Monday, August 2, 2010

John Kyl and Lindsay Graham: our New Ambassadors of Hate

Following on my recent efforts to work through the implications of today's political stew for our shared sense of common national identity, I come to only one conclusion: This is a fight that is intensifying. Yesterday on Face the Nation, John Kyl echoed Lindsay Graham’s call for a Constitutional Amendment that would eviscerate the 14th Amendment, denying citizenship to children born here in the US if their parents are here illegally. (See here.) It is mind boggling, to me, that all of the progress since the Civil War – the 14th Amendment was one of the 3 post-Civil War Amendments that institutionalized the idea that the US was an inclusive nation – is being challenged by Republicans in order to win political points with the paranoid fringe of America’s right. Kyl and Graham (and John McCain) don’t even believe the hateful rhetoric they are peddling. They just know there is a market for it. There is almost no chance of adopting an amendment of the type they are discussing. It is all agitation and positioning – we hate immigrants (and blacks and everyone not like you) as much as you do. Vote for us! But the deeply institutionalized constitutional shifts represented by the 13th, 14th, and 15th Amendments are too important to play games with; if we question their legitimacy we question the widening of the circle of inclusion that has characterized the past 150 years.
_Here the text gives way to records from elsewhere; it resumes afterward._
Background: an optimization exercise with open tools, aiming at small area, a short achievable clock period and few clock cycles per item. Do not read the settings as production practice. No functional check of the RTL was part of any run shown here. The flow treats the clock pin as an ideal source, which a real chip does not have. Power is estimated from default activity; no workload was simulated.

## flow/design.v (module list and top-level ports; edited modules follow where they fit)
// module fa_cell: 4 lines
// module mkMACBuff: 3875 lines
module mkMACBuff (
    input  CLK,
    input  RST_N,
    input  EN_mac,
    output RDY_mac,
    input  [15:0] mac_vectA_0,
    input  [15:0] mac_vectB_0,
    input  [15:0] mac_vectA_1,
    input  [15:0] mac_vectB_1,
    input  [15:0] mac_vectA_2,
    input  [15:0] mac_vectB_2,
    input  [15:0] mac_vectA_3,
    input  [15:0] mac_vectB_3,
    output EN_writeMem,
    output [5:0] writeMem_addr,
    output [33:0] writeMem_val,
    input  EN_blockRead,
    output RDY_blockRead,
    output EN_readMem,
    output [5:0] readMem_addr,
    input  [33:0] readMem_val,
    output VALID_memVal,
    output [33:0] memVal_data
);
  // ...
==> flow/flow/run.sh <==
#!/bin/bash
# The standard layout (the standard.sh, standard synthesis unchanged), with
# two changes:
#  - the port buffers that global placement inserts on every input and output
#    are buf_2 cells instead of the default choice;
#  - flow/t1_skew.tcl (run before clock tree synthesis) gives the first tree
#    register bank (t1_*) a later clock: useful skew between register banks
#    inside the datapath (no register that takes a port input or drives an
#    output port is moved).
# Each ORFS step writes its full log under orfs/logs/; make's own output goes
# to standard.log.
bash standard.sh BUFFER_PORTS_ARGS="-buffer_cell sky130_fd_sc_hd__buf_2" \
  PRE_CTS_TCL="$PWD/flow/t1_skew.tcl" finish > standard.log 2>&1
==> flow/flow/t1_skew.tcl <==
# Hook run before clock tree synthesis (PRE_CTS_TCL): useful skew for the
# first tree register bank (t1_*). Its registers only talk to other
# registers: they capture from the input registers (through the partial
# products and the first tree levels, the longest register-to-register
# logic) and launch into the t2_* bank (a shorter stretch of the tree). The
# t1_* bank gets its clock through its own clock buffer, and after clock tree
# synthesis a chain of delay cells is put in front of that buffer, so the
# t1_* clock arrives later than every other register's. No register that
# takes a port input or drives an output port is moved.
set skew_block [ord::get_db_block]
set skew_db [ord::get_db]

set skew_buf [odb::dbInst_create $skew_block [$skew_db findMaster sky130_fd_sc_hd__clkbuf_16] skew_t1_clkbuf]
set skew_net [odb::dbNet_create $skew_block skew_t1_clk]
$skew_net setSigType CLOCK
[$skew_buf findITerm A] connect [$skew_block findNet CLK]
[$skew_buf findITerm X] connect $skew_net
set n 0
set sx 0
set sy 0
foreach inst [$skew_block getInsts] {
  if {[string match "t1_*" [$inst getName]] &&
      [string match "sky130_fd_sc_hd__df*" [[$inst getMaster] getName]]} {
    set it [$inst findITerm CLK]
    $it disconnect
    $it connect $skew_net
    set loc [$inst getLocation]
    incr sx [lindex $loc 0]
    incr sy [lindex $loc 1]
    incr n
  }
}
set skew_x [expr {$sx / $n}]
set skew_y [expr {$sy / $n}]
$skew_buf setLocation $skew_x $skew_y
$skew_buf setPlacementStatus PLACED
puts "t1_skew.tcl: moved $n t1_* registers to clock net skew_t1_clk"

# After clock tree synthesis, put the delay chain in front of skew_t1_clkbuf.
rename clock_tree_synthesis skew_orig_clock_tree_synthesis
proc clock_tree_synthesis {args} {
  skew_orig_clock_tree_synthesis {*}$args
  set block [ord::get_db_block]
  set db [ord::get_db]
  set buf [$block findInst skew_t1_clkbuf]
  set a [$buf findITerm A]
  set src [$a getNet]
  set loc [$buf getLocation]
  set cells {sky130_fd_sc_hd__clkdlybuf4s50_1}
  set i 0
  foreach cell $cells {
    set d [odb::dbInst_create $block [$db findMaster $cell] skew_t1_dly$i]
    set net [odb::dbNet_create $block skew_t1_dly${i}_net]
    $net setSigType CLOCK
    [$d findITerm A] connect $src
    [$d findITerm X] connect $net
    $d setLocation [lindex $loc 0] [lindex $loc 1]
    $d setPlacementStatus PLACED
    set src $net
    incr i
  }
  $a disconnect
  $a connect $src
  puts "t1_skew.tcl: $i delay cells ($cells) in front of skew_t1_clkbuf"
}
==> flow/standard.sh <==
#!/bin/bash
# synth_recipe.tcl (not shown) runs the flow's synth.tcl, then flattens the netlist and writes it again
# the make line also repeats each setting of config.mk as NAME=value (left out here)
make -C /OpenROAD-flow-scripts/flow DESIGN_CONFIG=/design/flow/config.mk WORK_HOME=/design/flow/orfs CLKGATE_MAP_FILE= SYNTH_SCRIPT=/design/flow/synth_recipe.tcl "${@:-finish}"
==> flow/config.mk <==
export PLATFORM = sky130hd
export DESIGN_NAME = mkMACBuff
export DESIGN_NICKNAME = mkMACBuff
export VERILOG_FILES = /design/flow/design.v
export SDC_FILE = /design/flow/constraint.sdc
export NUM_CORES = 4
export LEC_CHECK = 0
export CAP_MARGIN = 20
export CORE_MARGIN = 2
export CORE_UTILIZATION = 40
export CTS_CLUSTER_DIAMETER = 100
export CTS_CLUSTER_SIZE = 20
export SETUP_SLACK_MARGIN = 2.15
export SLEW_MARGIN = 20
export SYNTH_HIERARCHICAL = 1
export SYNTH_MINIMUM_KEEP_SIZE = 0
==> flow/constraint.sdc <==
create_clock -name core_clock -period 4.5 [get_ports {CLK}]
set_input_delay 0.9000 -clock core_clock [delete_from_list [all_inputs] [get_ports {CLK}]]
set_output_delay 0.9000 -clock core_clock [all_outputs]
set_load 0.01 [all_outputs]
This is an optimization exercise on Yosys and OpenROAD, whose aim is a short achievable clock period and few clock cycles, not a production implementation. RTL that was checked went through simulation tests only; none was proved equivalent to the original. Power figures rest on the tool's default switching activity, not on a simulated workload.

Design mips, start of the top module:
module mips #(parameter WIDTH = 32, REGBITS = 5)
             (input              clk,
              input              rst,
              output [WIDTH-1:0] pc,
              input  [WIDTH-1:0] instr,
              output [WIDTH-1:0] aluout,
              output [WIDTH-1:0] writedata,
              output             memwrite,
              input  [WIDTH-1:0] readdata);
    localparam OP_RTYPE = 6'b000000;
    localparam OP_LB    = 6'b100000;
    localparam OP_SB    = 6'b101000;
    localparam OP_LW    = 6'b100011;
    localparam OP_SW    = 6'b101011;
    localparam OP_BEQ   = 6'b000100;
    localparam OP_ADDI  = 6'b001000;
    localparam OP_J     = 6'b000010;
    localparam FUNCT_ADD = 6'b100000;
    localparam FUNCT_SUB = 6'b100010;
    localparam FUNCT_AND = 6'b100100;
    localparam FUNCT_OR  = 6'b100101;
    localparam FUNCT_SLT = 6'b101010;
    reg  [31:0] pc_f;
    reg  [31:0] ir_d, pc4_d;
    reg         v_d, pt_d, bh_d;
    reg  [1:0]  bc_d;
    reg         bv   [0:15];
    reg  [5:0]  btag [0:15];
    reg  [9:0]  btgt [0:15];
    reg  [1:0]  bctr [0:15];
    reg  [31:0] pc4_e;
    reg         isbeq_e, se_e, pt_e, bh_e;
    reg  [1:0]  bc_e;
    reg         u_v, u_act, u_bh, u_ok;
    reg  [1:0]  u_bc;
    reg  [3:0]  u_i;
    reg  [5:0]  u_tag;
    reg  [9:0]  u_tgt;
    reg  [31:0] a_e, b_e, s_e, tgt_e;
    reg         rw_e, ld_e, st_e, beq_e;
    reg         add_e, sub_e, and_e, or_e, slt_e;
    reg  [4:0]  dst_e;
    reg         fs_rd;
    reg  [31:0] res_m, wd_m;
    reg  [31:0] ao_m;           
    reg         mw_m, rw_m, ld_m;
    reg  [4:0]  dst_m;
    reg  [31:0] val_w;
    reg         rw_w;
    reg  [4:0]  dst_w;
    reg         rst_r;
    reg  [31:0] rf [1:31];
    wire [5:0]  op_d    = ir_d[31:26];
    wire [4:0]  rs_d    = ir_d[25:21];
  ...
For scale: about 6,000 cells after synthesis, ~1,800 flip-flops.
export LEC_CHECK = 0
export ABC_CLOCK_PERIOD_IN_PS = 1000
export CAP_MARGIN = 20
export CORE_MARGIN = 2
export CORE_UTILIZATION = 55
export SLEW_MARGIN = 20
create_clock -name core_clock -period 12.0 [get_ports {clk}]
standard.sh (not shown) runs the stock make flow with config.mk's settings and CLKGATE_MAP_FILE= SYNTH_SCRIPT=/design/flow/synth_recipe.tcl, a recipe that flattens the netlist after the stock synthesis.
==> flow/flow/run.sh <==
#!/bin/bash
set -euo pipefail
bash standard.sh SETUP_SLACK_MARGIN=8.5 \
  "CTS_ARGS=-sink_clustering_enable -repair_clock_nets -sink_clustering_size 25 -sink_clustering_max_diameter 100" \
  finish > run_standard.log 2>&1
The first run finished with timing, DRC and antenna clean.
Testbench counts at the start, summed over its fixed seeds: cycles 63,671.
Next try:
- CORE_UTILIZATION: 55 -> 45
=>
- The new run produced a clean layout
- clock-buffer cell count goes up by 8
- global-route usage goes down by 8.1 points
- die area goes up by about 22%
- total power goes down by about 0.8%
- maximum frequency goes down by about 1.3%
- via count goes down by 1.9%
- design area is about the same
I’m more deeply convinced that Sarah Palin is America’s Margaret Thatcher. Just as Thatcher represented Britain’s idealized sense of itself at a moment of national decline (and in the face of a transforming wave of immigration), so Sarah Palin represents our idealized sense of ourselves. She’s the scrappy homesteader from America’s last frontier, independent, uncorrupted by the evils of multiculturalism, urban welfarism, and watered-down Christian faith. The parallels between Britain’s reaction to the twin dilemmas of economic decline and demographic change (as mapped out by Paul Gilroy in his brilliant work) and our current situation are unmistakable. The result in Britain: they navigated through this (eventually) and London now is a proudly multicultural city. But along the way they had race riots, saw the emergence of a racist and violent skinhead culture (still alive from place to place in Britain’s rusting industrial cities and among the nation’s soccer hooligans) and spent years and years in neutral, unable to move ahead while these issues were fought out. I think our result could be even more explosive. We are by nature a more violent society (as recently celebrated by Samuel Alito and the Supreme Court), we have an existing infrastructure of white supremacist hate groups (and an internet landscape to spread their racist rantings), we are consumed by a fear of foreigners exaggerated by our 'war on terror,' and our politicians are more openly hateful and confrontational in their language.

1 comment:

lucy beckett 1935 said...

Steve: Thank you for summarizing our current situation perfectly. I am in complete agreement and only wish I could express it as well as you. The proliferation of hate groups, many armed and militant, scares the bloody hell out of me! The SPLC is the group I support who does the best job of publicizing this and fighting them in the courts. But right now, the bad guys seem to be winning. There are several problems which exacerbate the current situation: the economy, the scarcity of jobs, and the fear of an uncertain future. Since Obama hasn't solved any of these in his year and a half as president (and is he a qualified one, at that!), then all the blame belongs to him. And the listeners of Fox News, Ms. Palin, Michelle Bachman, and their ilk, believe it. Please see Justin Coussoule on FB; it may help you feel better. I've been doing my best to help him from afar, and I believe he's going to defeat John Boehner. Please 'friend' him, and send him some money, if you can. Talk to me, Steve!!